▶ **Entries supplied**:
-- Opening Marker --

[src/rtl/seg_lzb.sv]
// Combinational leading-zero blanker: zero digits above the most significant
// non-zero digit become BLANK_CODE; digit 0 is never blanked.
module seg_lzb
    import seg_scan_pkg::*;
#(
    parameter int unsigned DIGITS = 4
) (
    input  logic [4*DIGITS-1:0] active_i,
    output logic [4*DIGITS-1:0] blanked_o
);

    logic all_zero_above;

    always_comb begin
        blanked_o      = active_i;
        all_zero_above = 1'b1;
        for (int i = int'(DIGITS) - 1; i >= 1; i--) begin
            if (active_i[4*i +: 4] != 4'h0) begin
                all_zero_above = 1'b0;
            end
            if (all_zero_above) begin
                blanked_o[4*i +: 4] = BLANK_CODE;
            end
        end
    end

endmodule

[src/rtl/seg_scan_ctrl.sv]
// Time-multiplexed 7-segment scan controller with frame-aligned value commit.
// Optional build macro: LEADING_ZERO_BLANK_EN (blank leading zero digits).
module seg_scan_ctrl
    import seg_scan_pkg::*;
#(
    parameter int unsigned DIGITS   = 4,
    parameter int unsigned SCAN_DIV = 50000,
    parameter int unsigned DEAD_CYC = 64
) (
    input  logic                  clk,
    input  logic                  rst_n,
    input  logic                  wr_en_i,
    input  logic [4*DIGITS-1:0]   wr_data_i,
    output logic                  wr_ready_o,
    output logic [3:0]            bcd_out_o,
    output logic [DIGITS-1:0]     dig_sel_n_o,
    output logic                  frame_done_o
);

    localparam int unsigned DATA_W = 4 * DIGITS;
    localparam int unsigned CNT_W  = cnt_width(SCAN_DIV, DEAD_CYC);
    localparam int unsigned IDX_W  = (DIGITS > 1) ? $clog2(DIGITS) : 1;

    localparam logic [CNT_W-1:0] SCAN_LAST = CNT_W'(SCAN_DIV - 1);
    localparam logic [CNT_W-1:0] DEAD_LAST = CNT_W'(DEAD_CYC - 1);
    localparam logic [IDX_W-1:0] IDX_LAST  = IDX_W'(DIGITS - 1);

    scan_state_e                 state_q, state_d;
    logic [CNT_W-1:0]            cnt_q, cnt_d;
    logic [IDX_W-1:0]            idx_q, idx_d;
    logic [DATA_W-1:0]           active_q, active_d;
    logic [DATA_W-1:0]           shadow_q, shadow_d;
    logic                        ready_q, ready_d;
    logic                        frame_done_q, frame_done_d;
    logic [DIGITS-1:0]           dig_sel_q, dig_sel_d;
    logic [3:0]                  bcd_q, bcd_d;
    logic [DIGITS-1:0][3:0]      disp_word;

    // State register; outputs are registered from next-state so they track state with no lag
    always_ff @(posedge clk or negedge rst_n) begin
        if (!rst_n) begin
            state_q      <= ST_GAP;
            cnt_q        <= '0;
            idx_q        <= '0;
            active_q     <= '0;
            shadow_q     <= '0;
            ready_q      <= 1'b1;
            frame_done_q <= 1'b0;
            dig_sel_q    <= '1;
            bcd_q        <= BLANK_CODE;
        end else begin
            state_q      <= state_d;
            cnt_q        <= cnt_d;
            idx_q        <= idx_d;
            active_q     <= active_d;
            shadow_q     <= shadow_d;
            ready_q      <= ready_d;
            frame_done_q <= frame_done_d;
            dig_sel_q    <= dig_sel_d;
            bcd_q        <= bcd_d;
        end
    end

    // Next-state: phase sequencing, digit stepping, write capture and frame commit
    always_comb begin
        state_d      = state_q;
        cnt_d        = cnt_q + 1'b1;
        idx_d        = idx_q;
        active_d     = active_q;
        shadow_d     = shadow_q;
        ready_d      = ready_q;
        frame_done_d = 1'b0;

        case (state_q)
            ST_GAP: begin
                if (cnt_q == DEAD_LAST) begin
                    state_d = ST_SCAN;
                    cnt_d   = '0;
                end
            end
            ST_SCAN: begin
                if (cnt_q == SCAN_LAST) begin
                    state_d = ST_GAP;
                    cnt_d   = '0;
                    if (idx_q == IDX_LAST) begin
                        idx_d        = '0;
                        frame_done_d = 1'b1;
                        // Only a write pending before this cycle is committed
                        if (!ready_q) begin
                            active_d = shadow_q;
                            ready_d  = 1'b1;
                        end
                    end else begin
                        idx_d = idx_q + 1'b1;
                    end
                end
            end
            default: begin
                state_d = ST_GAP;
                cnt_d   = '0;
            end
        endcase

        if (wr_en_i && ready_q) begin
            shadow_d = wr_data_i;
            ready_d  = 1'b0;
        end
    end

`ifdef LEADING_ZERO_BLANK_EN
    seg_lzb #(
        .DIGITS (DIGITS)
    ) u_lzb (
        .active_i  (active_d),
        .blanked_o (disp_word)
    );
`else
    assign disp_word = active_d;
`endif

    // Output decode of the upcoming state
    always_comb begin
        dig_sel_d = '1;
        bcd_d     = BLANK_CODE;
        if (state_d == ST_SCAN) begin
            dig_sel_d = ~(DIGITS'(1) << idx_d);
            bcd_d     = disp_word[idx_d];
        end
    end

    assign wr_ready_o   = ready_q;
    assign frame_done_o = frame_done_q;
    assign dig_sel_n_o  = dig_sel_q;
    assign bcd_out_o    = bcd_q;

endmodule

[config.mk]
export PLATFORM = sky130hd
export DESIGN_NAME = seg_scan_ctrl
export DESIGN_NICKNAME = d
export VERILOG_FILES = /design/src/rtl/seg_scan_pkg.sv /design/src/rtl/seg_lzb.sv /design/src/rtl/seg_scan_ctrl.sv
export SDC_FILE = /design/constraint.sdc
export NUM_CORES = 1
export LEC_CHECK = 0
export CAP_MARGIN = 5
export CORE_AREA = 2 2 93 95
export CTS_BUF_LIST = sky130_fd_sc_hd__clkbuf_16
export DETAILED_ROUTE_END_ITERATION = 7
export DIE_AREA = 0 0 95 97
export PLACE_DENSITY = 0.57
export SKIP_LAST_GASP = 1
export SLEW_MARGIN = 20
export SYNTH_ARGS = -nofsm -noshare
export SYNTH_HDL_FRONTEND = slang
export SYNTH_SLANG_ARGS = --single-unit
[constraint.sdc]
create_clock -name clk -period 2.92 [get_ports clk]
set_input_delay 0.584 -clock clk [delete_from_list [all_inputs] [get_ports clk]]
set_output_delay 0.584 -clock clk [all_outputs]
set_load 0.01 [all_outputs]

-- Closing Marker --

▶ **Task prompt**: Transcribe the data. Leave every line exactly as it is.

▶ **Solved exercise**:
[src/rtl/seg_lzb.sv]
// Combinational leading-zero blanker: zero digits above the most significant
// non-zero digit become BLANK_CODE; digit 0 is never blanked.
module seg_lzb
    import seg_scan_pkg::*;
#(
    parameter int unsigned DIGITS = 4
) (
    input  logic [4*DIGITS-1:0] active_i,
    output logic [4*DIGITS-1:0] blanked_o
);

    logic all_zero_above;

    always_comb begin
        blanked_o      = active_i;
        all_zero_above = 1'b1;
        for (int i = int'(DIGITS) - 1; i >= 1; i--) begin
            if (active_i[4*i +: 4] != 4'h0) begin
                all_zero_above = 1'b0;
            end
            if (all_zero_above) begin
                blanked_o[4*i +: 4] = BLANK_CODE;
            end
        end
    end

endmodule

[src/rtl/seg_scan_ctrl.sv]
// Time-multiplexed 7-segment scan controller with frame-aligned value commit.
// Optional build macro: LEADING_ZERO_BLANK_EN (blank leading zero digits).
module seg_scan_ctrl
    import seg_scan_pkg::*;
#(
    parameter int unsigned DIGITS   = 4,
    parameter int unsigned SCAN_DIV = 50000,
    parameter int unsigned DEAD_CYC = 64
) (
    input  logic                  clk,
    input  logic                  rst_n,
    input  logic                  wr_en_i,
    input  logic [4*DIGITS-1:0]   wr_data_i,
    output logic                  wr_ready_o,
    output logic [3:0]            bcd_out_o,
    output logic [DIGITS-1:0]     dig_sel_n_o,
    output logic                  frame_done_o
);

    localparam int unsigned DATA_W = 4 * DIGITS;
    localparam int unsigned CNT_W  = cnt_width(SCAN_DIV, DEAD_CYC);
    localparam int unsigned IDX_W  = (DIGITS > 1) ? $clog2(DIGITS) : 1;

    localparam logic [CNT_W-1:0] SCAN_LAST = CNT_W'(SCAN_DIV - 1);
    localparam logic [CNT_W-1:0] DEAD_LAST = CNT_W'(DEAD_CYC - 1);
    localparam logic [IDX_W-1:0] IDX_LAST  = IDX_W'(DIGITS - 1);

    scan_state_e                 state_q, state_d;
    logic [CNT_W-1:0]            cnt_q, cnt_d;
    logic [IDX_W-1:0]            idx_q, idx_d;
    logic [DATA_W-1:0]           active_q, active_d;
    logic [DATA_W-1:0]           shadow_q, shadow_d;
    logic                        ready_q, ready_d;
    logic                        frame_done_q, frame_done_d;
    logic [DIGITS-1:0]           dig_sel_q, dig_sel_d;
    logic [3:0]                  bcd_q, bcd_d;
    logic [DIGITS-1:0][3:0]      disp_word;

    // State register; outputs are registered from next-state so they track state with no lag
    always_ff @(posedge clk or negedge rst_n) begin
        if (!rst_n) begin
            state_q      <= ST_GAP;
            cnt_q        <= '0;
            idx_q        <= '0;
            active_q     <= '0;
            shadow_q     <= '0;
            ready_q      <= 1'b1;
            frame_done_q <= 1'b0;
            dig_sel_q    <= '1;
            bcd_q        <= BLANK_CODE;
        end else begin
            state_q      <= state_d;
            cnt_q        <= cnt_d;
            idx_q        <= idx_d;
            active_q     <= active_d;
            shadow_q     <= shadow_d;
            ready_q      <= ready_d;
            frame_done_q <= frame_done_d;
            dig_sel_q    <= dig_sel_d;
            bcd_q        <= bcd_d;
        end
    end

    // Next-state: phase sequencing, digit stepping, write capture and frame commit
    always_comb begin
        state_d      = state_q;
        cnt_d        = cnt_q + 1'b1;
        idx_d        = idx_q;
        active_d     = active_q;
        shadow_d     = shadow_q;
        ready_d      = ready_q;
        frame_done_d = 1'b0;

        case (state_q)
            ST_GAP: begin
                if (cnt_q == DEAD_LAST) begin
                    state_d = ST_SCAN;
                    cnt_d   = '0;
                end
            end
            ST_SCAN: begin
                if (cnt_q == SCAN_LAST) begin
                    state_d = ST_GAP;
                    cnt_d   = '0;
                    if (idx_q == IDX_LAST) begin
                        idx_d        = '0;
                        frame_done_d = 1'b1;
                        // Only a write pending before this cycle is committed
                        if (!ready_q) begin
                            active_d = shadow_q;
                            ready_d  = 1'b1;
                        end
                    end else begin
                        idx_d = idx_q + 1'b1;
                    end
                end
            end
            default: begin
                state_d = ST_GAP;
                cnt_d   = '0;
            end
        endcase

        if (wr_en_i && ready_q) begin
            shadow_d = wr_data_i;
            ready_d  = 1'b0;
        end
    end

`ifdef LEADING_ZERO_BLANK_EN
    seg_lzb #(
        .DIGITS (DIGITS)
    ) u_lzb (
        .active_i  (active_d),
        .blanked_o (disp_word)
    );
`else
    assign disp_word = active_d;
`endif

    // Output decode of the upcoming state
    always_comb begin
        dig_sel_d = '1;
        bcd_d     = BLANK_CODE;
        if (state_d == ST_SCAN) begin
            dig_sel_d = ~(DIGITS'(1) << idx_d);
            bcd_d     = disp_word[idx_d];
        end
    end

    assign wr_ready_o   = ready_q;
    assign frame_done_o = frame_done_q;
    assign dig_sel_n_o  = dig_sel_q;
    assign bcd_out_o    = bcd_q;

endmodule

[config.mk]
export PLATFORM = sky130hd
export DESIGN_NAME = seg_scan_ctrl
export DESIGN_NICKNAME = d
export VERILOG_FILES = /design/src/rtl/seg_scan_pkg.sv /design/src/rtl/seg_lzb.sv /design/src/rtl/seg_scan_ctrl.sv
export SDC_FILE = /design/constraint.sdc
export NUM_CORES = 1
export LEC_CHECK = 0
export CAP_MARGIN = 5
export CORE_AREA = 2 2 93 95
export CTS_BUF_LIST = sky130_fd_sc_hd__clkbuf_16
export DETAILED_ROUTE_END_ITERATION = 7
export DIE_AREA = 0 0 95 97
export PLACE_DENSITY = 0.57
export SKIP_LAST_GASP = 1
export SLEW_MARGIN = 20
export SYNTH_ARGS = -nofsm -noshare
export SYNTH_HDL_FRONTEND = slang
export SYNTH_SLANG_ARGS = --single-unit
[constraint.sdc]
create_clock -name clk -period 2.92 [get_ports clk]
set_input_delay 0.584 -clock clk [delete_from_list [all_inputs] [get_ports clk]]
set_output_delay 0.584 -clock clk [all_outputs]
set_load 0.01 [all_outputs]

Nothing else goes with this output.